Comienza eligiendo una larva errante del tercer estadio de Drosophila con unas pinzas largas y romas. Lave la larva con solución salina similar a la hemolinfa y luego séquela con una toallita. A continuación, coloque la larva dorsal o ventralmente en una placa de disección bajo el microscopio estereoscópico.
Dependiendo del tejido a observar, se opta por la disección dorsal o ventral. Sujete con alfileres los ganchos de la boca y la cola de la larva para mantener una posición prolongada. A continuación, agregue una gota de solución salina similar a la hemolinfa para evitar que la larva se seque.

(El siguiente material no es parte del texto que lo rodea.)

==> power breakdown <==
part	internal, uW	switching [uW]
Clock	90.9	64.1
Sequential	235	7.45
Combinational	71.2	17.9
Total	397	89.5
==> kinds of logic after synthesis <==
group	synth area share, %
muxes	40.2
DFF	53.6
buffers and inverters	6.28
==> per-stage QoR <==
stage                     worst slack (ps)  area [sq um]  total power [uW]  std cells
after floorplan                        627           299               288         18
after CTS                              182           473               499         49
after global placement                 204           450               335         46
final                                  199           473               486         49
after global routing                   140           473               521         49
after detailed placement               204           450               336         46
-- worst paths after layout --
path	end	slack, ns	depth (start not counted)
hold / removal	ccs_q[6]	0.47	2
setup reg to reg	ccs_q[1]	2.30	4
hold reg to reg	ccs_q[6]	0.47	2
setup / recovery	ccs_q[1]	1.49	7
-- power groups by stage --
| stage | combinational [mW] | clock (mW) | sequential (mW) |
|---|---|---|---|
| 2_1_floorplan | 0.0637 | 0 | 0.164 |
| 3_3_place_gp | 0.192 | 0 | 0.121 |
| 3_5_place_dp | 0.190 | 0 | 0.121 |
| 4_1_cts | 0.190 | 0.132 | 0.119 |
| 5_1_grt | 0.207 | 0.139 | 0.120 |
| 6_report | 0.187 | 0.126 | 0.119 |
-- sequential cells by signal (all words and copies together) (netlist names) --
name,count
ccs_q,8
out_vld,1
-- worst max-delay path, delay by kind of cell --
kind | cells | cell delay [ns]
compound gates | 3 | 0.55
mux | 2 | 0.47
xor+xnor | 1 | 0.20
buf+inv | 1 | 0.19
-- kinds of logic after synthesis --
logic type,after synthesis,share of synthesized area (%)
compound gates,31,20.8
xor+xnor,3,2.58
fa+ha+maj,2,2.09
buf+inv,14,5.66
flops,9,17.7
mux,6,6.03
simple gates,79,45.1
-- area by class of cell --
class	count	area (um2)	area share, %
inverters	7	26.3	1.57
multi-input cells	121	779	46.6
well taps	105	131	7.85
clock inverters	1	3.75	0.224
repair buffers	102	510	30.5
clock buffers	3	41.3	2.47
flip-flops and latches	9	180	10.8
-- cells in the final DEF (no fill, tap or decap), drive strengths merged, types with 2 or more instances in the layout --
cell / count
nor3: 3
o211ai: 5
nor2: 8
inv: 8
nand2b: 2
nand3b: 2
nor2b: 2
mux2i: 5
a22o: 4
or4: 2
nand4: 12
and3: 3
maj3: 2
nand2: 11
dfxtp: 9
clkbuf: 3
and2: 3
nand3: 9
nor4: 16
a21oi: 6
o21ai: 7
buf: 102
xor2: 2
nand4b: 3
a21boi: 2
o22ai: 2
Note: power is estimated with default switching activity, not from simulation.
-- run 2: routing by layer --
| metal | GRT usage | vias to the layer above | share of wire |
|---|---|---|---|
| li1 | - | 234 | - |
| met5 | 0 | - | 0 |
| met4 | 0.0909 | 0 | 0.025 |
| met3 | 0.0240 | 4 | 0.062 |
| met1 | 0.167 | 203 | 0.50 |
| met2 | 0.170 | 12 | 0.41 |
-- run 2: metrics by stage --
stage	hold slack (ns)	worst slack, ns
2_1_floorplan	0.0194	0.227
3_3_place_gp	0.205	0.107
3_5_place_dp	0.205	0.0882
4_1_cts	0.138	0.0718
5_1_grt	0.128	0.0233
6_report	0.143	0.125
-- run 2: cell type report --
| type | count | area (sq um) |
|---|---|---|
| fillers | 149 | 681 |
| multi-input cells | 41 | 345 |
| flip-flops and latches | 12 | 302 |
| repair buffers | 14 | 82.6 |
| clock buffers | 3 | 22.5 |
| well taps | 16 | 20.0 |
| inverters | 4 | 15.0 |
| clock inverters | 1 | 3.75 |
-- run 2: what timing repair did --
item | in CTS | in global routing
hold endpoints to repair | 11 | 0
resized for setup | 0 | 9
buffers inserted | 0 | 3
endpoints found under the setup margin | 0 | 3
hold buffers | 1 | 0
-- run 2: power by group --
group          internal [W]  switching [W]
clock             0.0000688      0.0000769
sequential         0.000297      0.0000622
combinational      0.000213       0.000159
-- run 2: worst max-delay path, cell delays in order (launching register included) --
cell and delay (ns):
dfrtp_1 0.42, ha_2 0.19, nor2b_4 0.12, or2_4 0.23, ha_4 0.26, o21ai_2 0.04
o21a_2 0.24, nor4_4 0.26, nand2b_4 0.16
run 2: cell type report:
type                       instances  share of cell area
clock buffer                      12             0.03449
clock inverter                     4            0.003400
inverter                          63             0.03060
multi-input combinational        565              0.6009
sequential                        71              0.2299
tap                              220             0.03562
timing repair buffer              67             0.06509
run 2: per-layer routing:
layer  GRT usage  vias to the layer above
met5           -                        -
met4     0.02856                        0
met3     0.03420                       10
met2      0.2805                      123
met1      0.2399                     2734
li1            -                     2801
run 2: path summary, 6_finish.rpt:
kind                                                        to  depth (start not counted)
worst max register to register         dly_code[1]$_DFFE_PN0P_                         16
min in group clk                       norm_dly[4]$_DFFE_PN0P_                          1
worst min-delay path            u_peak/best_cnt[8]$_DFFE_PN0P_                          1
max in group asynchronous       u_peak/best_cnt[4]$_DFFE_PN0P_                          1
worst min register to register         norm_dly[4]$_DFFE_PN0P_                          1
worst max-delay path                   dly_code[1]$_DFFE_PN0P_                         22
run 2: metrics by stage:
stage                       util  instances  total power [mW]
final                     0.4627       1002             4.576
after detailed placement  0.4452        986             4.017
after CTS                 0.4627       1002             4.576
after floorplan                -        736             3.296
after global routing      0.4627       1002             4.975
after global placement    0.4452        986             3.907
## src/rtl/vbc_pkg.sv

```systemverilog
package vbc_pkg;

    localparam int IMM_W  = 8;
    localparam int REG_W  = 5;
    localparam int LANE_W = 64;
    localparam int SCL_W  = IMM_W + 8;

    typedef enum logic [1:0] {
        ESZ_8  = 2'b00,
        ESZ_16 = 2'b01,
        ESZ_32 = 2'b10,
        ESZ_64 = 2'b11
    } esize_e;

    typedef struct packed {
        esize_e           size;
        logic             shift;
        logic [IMM_W-1:0] imm;
    } bcast_req_t;

    // Sign-extend the immediate to 16 bits and apply the optional x256 scaling.
    function automatic logic [SCL_W-1:0] scale_imm(input logic [IMM_W-1:0] imm,
                                                   input logic shift);
        logic [SCL_W-1:0] ext;
        ext = {{(SCL_W-IMM_W){imm[IMM_W-1]}}, imm};
        return shift ? (ext << 8) : ext;
    endfunction

endpackage

```

## src/rtl/vbc_decode.sv

```systemverilog
module vbc_decode
    import vbc_pkg::*;
(
    input  bcast_req_t        req,
    output logic              legal,
    output logic [LANE_W-1:0] lane
);

    logic [SCL_W-1:0]  scaled;
    logic [LANE_W-1:0] wide;

    always_comb begin
        scaled = scale_imm(req.imm, req.shift);
        wide   = {{(LANE_W-SCL_W){scaled[SCL_W-1]}}, scaled};
        legal  = !(req.size == ESZ_8 && req.shift);
        unique case (req.size)
            ESZ_8:   lane = {8{wide[7:0]}};
            ESZ_16:  lane = {4{wide[15:0]}};
            ESZ_32:  lane = {2{wide[31:0]}};
            default: lane = wide;
        endcase
    end

    // the top and bottom bytes of a 64-bit lane match for 8-bit elements
    always_comb begin
        if (req.size == ESZ_8)
            assert_byte_repl_R5: assert (lane[63:56] == lane[7:0]);
    end

endmodule

```

## src/rtl/vbc_replicate.sv

```systemverilog
module vbc_replicate
    import vbc_pkg::*;
#(
    parameter int VLEN = 256
) (
    input  logic [LANE_W-1:0] lane,
    output logic [VLEN-1:0]   vec
);

    localparam int LANES = VLEN / LANE_W;

    for (genvar g = 0; g < LANES; g++) begin : g_lane
        assign vec[g*LANE_W +: LANE_W] = lane;
    end

endmodule

```

## src/rtl/vimm_bcast.sv

```systemverilog
module vimm_bcast
    import vbc_pkg::*;
#(
    parameter int VLEN = 256
) (
    input  logic             clk,
    input  logic             rst,
    input  logic             in_valid,
    input  logic [1:0]       in_size,
    input  logic             in_shift,
    input  logic [IMM_W-1:0] in_imm,
    input  logic [REG_W-1:0] in_dst,
    output logic [VLEN-1:0]  out_data,
    output logic             out_we,
    output logic [REG_W-1:0] out_dst,
    output logic             out_illegal
);

    bcast_req_t        req;
    logic              legal;
    logic [LANE_W-1:0] lane;
    logic [VLEN-1:0]   vec;

    assign req.size  = esize_e'(in_size);
    assign req.shift = in_shift;
    assign req.imm   = in_imm;

    vbc_decode u_dec (
        .req   (req),
        .legal (legal),
        .lane  (lane)
    );

    vbc_replicate #(.VLEN(VLEN)) u_rep (
        .lane (lane),
        .vec  (vec)
    );

    always_ff @(posedge clk) begin
        if (rst) begin
            out_we      <= 1'b0;
            out_illegal <= 1'b0;
            out_data    <= '0;
            out_dst     <= '0;
        end else begin
            out_we      <= in_valid && legal;
            out_illegal <= in_valid && !legal;
            if (in_valid) begin
                out_data <= legal ? vec : '0;
                out_dst  <= in_dst;
            end
        end
    end

    assert_excl_R4: assert property (@(posedge clk) disable iff (rst)
        !(out_we && out_illegal));

    assert_illegal_zero_R8: assert property (@(posedge clk) disable iff (rst)
        out_illegal |-> (out_data == '0));

    assert_latency_R6: assert property (@(posedge clk) disable iff (rst)
        in_valid |=> (out_we || out_illegal));

    assert_idle_R6: assert property (@(posedge clk) disable iff (rst)
        !in_valid |=> (!out_we && !out_illegal));

    assert_repl_R5: assert property (@(posedge clk) disable iff (rst)
        out_we |-> (out_data[VLEN-1 -: LANE_W] == out_data[LANE_W-1:0]));

    assert_dst_R7: assert property (@(posedge clk) disable iff (rst)
        in_valid |=> (out_dst == $past(in_dst)));

endmodule

```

Con unas tijeras de disección, haga una pequeña incisión transversal cerca del extremo posterior sin cortarlo por completo. Proceda a cortar a lo largo de la línea media ventral, moviéndose hacia el extremo anterior. Ahora inserte cuatro alfileres de insectos cada uno en las esquinas de la larva.
Realice los ajustes necesarios en los pasadores de insectos para maximizar el estiramiento de la larva. Use fórceps para extirpar suavemente los órganos internos y evitar dañar los músculos. Para fijar la larva, sumerja los cadáveres en 100 L de paraformaldehído al 4%, mientras aún están fijados a la placa de disección.
Después de esto, desmonte los pasadores. A continuación, transfiera la muestra a un tubo de microcentrífuga de 2 ml lleno de PBST al 0,2 %. Coloque el tubo en una coctelera durante 10 minutos a 15 RPM.